*Work to be completed:* A verbatim copy of the lines from the one with "- NOTE: number" through the final line below is required; print it and nothing else.

(Dataset entries)
================
From an optimization exercise on the open Yosys and OpenROAD flow, aimed at small area; shortcuts taken in it are not production practice. In this exercise RTL edits were held to simulation tests only and were not proved equivalent to the original. Power is estimated from default activity; no workload was simulated.

## flow/design.v (module list and top-level ports; edited modules follow where they fit)
// module ipt_block: 911 lines
// module ipt_aoi222: 3 lines
// module ipt_nand2: 3 lines
// module ipt_a21oi: 3 lines
// module ipt_o21ai: 3 lines
// module ipt_dec: 17 lines
// module ipt_nor2: 3 lines
// module ipt_nand2b: 3 lines
module ipt_block (
    input  wire         clk,
    input  wire         rst,
    input  wire         cmd_valid,
    input  wire [63:0]  cmd_word,
    output wire         cmd_ready,
    input  wire         tick,
    output reg          resp_valid,
    output reg  [31:0]  resp_data,
    output reg          invoke_valid,
    output wire [31:0]  invoke_ref,
    output wire [138:0] irq_en,
    output wire [416:0] irq_pri,
    output wire [3:0]   exc_en,
    output wire [20:0]  exc_pri
);
  // ...
==> flow/flow/run.sh <==
#!/bin/bash
# Standard ORFS layout (the standard.sh) with these changes: ports are
# buffered with the smallest buffer cell, and clock tree synthesis uses
# clkbuf_8 cells in clusters of at most 14 sinks, with no dummy loads.
set -euo pipefail
bash standard.sh synth > synth_make.log 2>&1
bash standard.sh \
  "BUFFER_PORTS_ARGS=-buffer_cell sky130_fd_sc_hd__buf_1" \
  "CTS_ARGS=-sink_clustering_enable -repair_clock_nets -dont_use_dummy_load -buf_list sky130_fd_sc_hd__clkbuf_8 -sink_clustering_size 14 -sink_clustering_max_diameter 60" \
  finish > layout_make.log 2>&1
==> flow/standard.sh <==
#!/bin/bash
# synth_recipe.tcl (not shown) runs the flow's synth.tcl, then flattens the netlist and writes it again
# the make line also repeats each setting of config.mk as NAME=value (left out here)
make -C /OpenROAD-flow-scripts/flow DESIGN_CONFIG=/design/flow/config.mk WORK_HOME=/design/flow/orfs CLKGATE_MAP_FILE= SYNTH_SCRIPT=/design/flow/synth_recipe.tcl "${@:-finish}"
==> flow/config.mk <==
export PLATFORM = sky130hd
export DESIGN_NAME = ipt_block
export DESIGN_NICKNAME = ipt_block
export VERILOG_FILES = /design/flow/design.v
export SDC_FILE = /design/flow/constraint.sdc
export NUM_CORES = 4
export LEC_CHECK = 0
export CAP_MARGIN = 20
export CORE_MARGIN = 2
export CORE_UTILIZATION = 55
export PLACE_DENSITY = 0.72
export SLEW_MARGIN = 20
export SYNTH_HIERARCHICAL = 1
==> flow/constraint.sdc <==
create_clock -name core_clock -period 8.0 [get_ports {clk}]
set_input_delay 1.6000 -clock core_clock [delete_from_list [all_inputs] [get_ports {clk}]]
set_output_delay 1.6000 -clock core_clock [all_outputs]
set_load 0.01 [all_outputs]
Context: an optimization exercise on an open-source flow, tuned for small area, a short achievable clock period and few clock cycles per item. The choices shown serve that exercise and are no tape-out recipe. Function was checked by simulation only, so behaviour that the tests miss may differ from the original. Power and IR drop assume default switching activity.

== ember ==
==> flow/design.v (excerpt) <==
module freq_counter (
    input  wire        clk,
    input  wire        rst,           
    input  wire        cmd_valid,
    output wire        cmd_ready,
    input  wire [7:0]  cmd_opc,
    input  wire [7:0]  cmd_sym,
    input  wire        in_valid,
    output wire        in_ready,
    input  wire [31:0] in_data,       
    input  wire [2:0]  in_nbytes,     
    input  wire        in_last,       
    input  wire        in_err,        
    output reg         done,
    output reg  [3:0]  err,
    output reg  [15:0] result,
    output reg         freq_valid
);
Size: about 9600 cells after synthesis, ~4000 flip-flops, ~81 I/O pins, about 0.13 mm^2 of cells after synthesis.
Settings: LEC_CHECK=0, CAP_MARGIN=20, CORE_MARGIN=2, CORE_UTILIZATION=55, CTS_CLUSTER_DIAMETER=100, CTS_CLUSTER_SIZE=25, PLACE_DENSITY=0.65, SETUP_SLACK_MARGIN=4.85, SLEW_MARGIN=20; clock period 8.0 ns.
run.sh (not shown) runs the stock make flow with config.mk's settings and CLKGATE_MAP_FILE= SYNTH_SCRIPT=/design/flow/synth_recipe.tcl, a recipe that flattens the netlist after the stock synthesis.
ember: full flow OK, the timing, design-rule and antenna checks passed
Testbench counts of ember, summed over its fixed seeds: cycles 28,776, bytes 62,843.
What lagoon does differently from ember at the input level:
Settings: putting ABC_AREA at 1 where nothing was set; swapping 4.85 for 5.0 in SETUP_SLACK_MARGIN.
Notes after the runs:
- Diff ember -> lagoon | count of clock-net buffers in the final layout | down by a few percent
- Die: lagoon bigger than ember
- The run with more routed wire is lagoon, not ember.
- Where worst hold slack is concerned, ember is outperformed by lagoon.
- Cmp ember and lagoon / via total after detailed routing / lower: ember
- The total chip power was comparable across ember and lagoon.
- NOTE: number of cells in the finished layout apart from fillers in lagoon exceeds that of ember
- Synthesized cell count, ember and lagoon: smaller value in ember
- Global-route usage over all layers: lagoon vs ember up 0.27 points
- Sequential share of layout area came out lower on lagoon than on ember.
- In lagoon, the share of power burned in the clock network came out 0.2 points below the value in ember.
Edits applied to the flow inputs when going from lagoon to zinc:
Settings: a deleted ABC_AREA that had been 1; a change of CORE_UTILIZATION from 55 to 62; a change of PLACE_DENSITY from 0.65 to 0.72.
Results
Changes observed in zinc relative to lagoon: first-pass GRT wire length saw a decrease, number of buffers inserted to repair setup after CTS saw an increase. Number of search-and-repair iterations in the first detailed-routing pass, lagoon and zinc, higher one = zinc. Proportion of total power due to net switching delta (lagoon -> zinc): insignificant. Summary of zinc over lagoon: count of clock-net buffers in the final layout now larger; share of total power in sequential cells rose 0.2 points; fraction of the mapped netlist area in simple logic gates has decreased; full die area went down; final critical delay including setup and external delays grew by 0.016 ns. Diff lagoon -> zinc | non-clock buffer count | decrease of 9.


freq_counter, a different RTL version from the one above (not shown whole).
Size in the first run: ~12000 cells after synthesis, roughly 4000 flip-flops, about 81 I/O pins.
export LEC_CHECK = 0
export CAP_MARGIN = 20
export CORE_MARGIN = 2
export CORE_UTILIZATION = 70
export CTS_CLUSTER_DIAMETER = 100
export CTS_CLUSTER_SIZE = 25
export PLACE_DENSITY = 0.8
export SETUP_SLACK_MARGIN = 5.0
export SLEW_MARGIN = 20
create_clock -name core_clock -period 8.0 [get_ports {clk}]
Testbench counts at the start, summed over its fixed seeds: cycles 28,776, bytes 62,843.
================
*Response to the task:*
- NOTE: number of cells in the finished layout apart from fillers in lagoon exceeds that of ember
- Synthesized cell count, ember and lagoon: smaller value in ember
- Global-route usage over all layers: lagoon vs ember up 0.27 points
- Sequential share of layout area came out lower on lagoon than on ember.
- In lagoon, the share of power burned in the clock network came out 0.2 points below the value in ember.
Edits applied to the flow inputs when going from lagoon to zinc:
Settings: a deleted ABC_AREA that had been 1; a change of CORE_UTILIZATION from 55 to 62; a change of PLACE_DENSITY from 0.65 to 0.72.
Results
Changes observed in zinc relative to lagoon: first-pass GRT wire length saw a decrease, number of buffers inserted to repair setup after CTS saw an increase. Number of search-and-repair iterations in the first detailed-routing pass, lagoon and zinc, higher one = zinc. Proportion of total power due to net switching delta (lagoon -> zinc): insignificant. Summary of zinc over lagoon: count of clock-net buffers in the final layout now larger; share of total power in sequential cells rose 0.2 points; fraction of the mapped netlist area in simple logic gates has decreased; full die area went down; final critical delay including setup and external delays grew by 0.016 ns. Diff lagoon -> zinc | non-clock buffer count | decrease of 9.


freq_counter, a different RTL version from the one above (not shown whole).
Size in the first run: ~12000 cells after synthesis, roughly 4000 flip-flops, about 81 I/O pins.
export LEC_CHECK = 0
export CAP_MARGIN = 20
export CORE_MARGIN = 2
export CORE_UTILIZATION = 70
export CTS_CLUSTER_DIAMETER = 100
export CTS_CLUSTER_SIZE = 25
export PLACE_DENSITY = 0.8
export SETUP_SLACK_MARGIN = 5.0
export SLEW_MARGIN = 20
create_clock -name core_clock -period 8.0 [get_ports {clk}]
Testbench counts at the start, summed over its fixed seeds: cycles 28,776, bytes 62,843.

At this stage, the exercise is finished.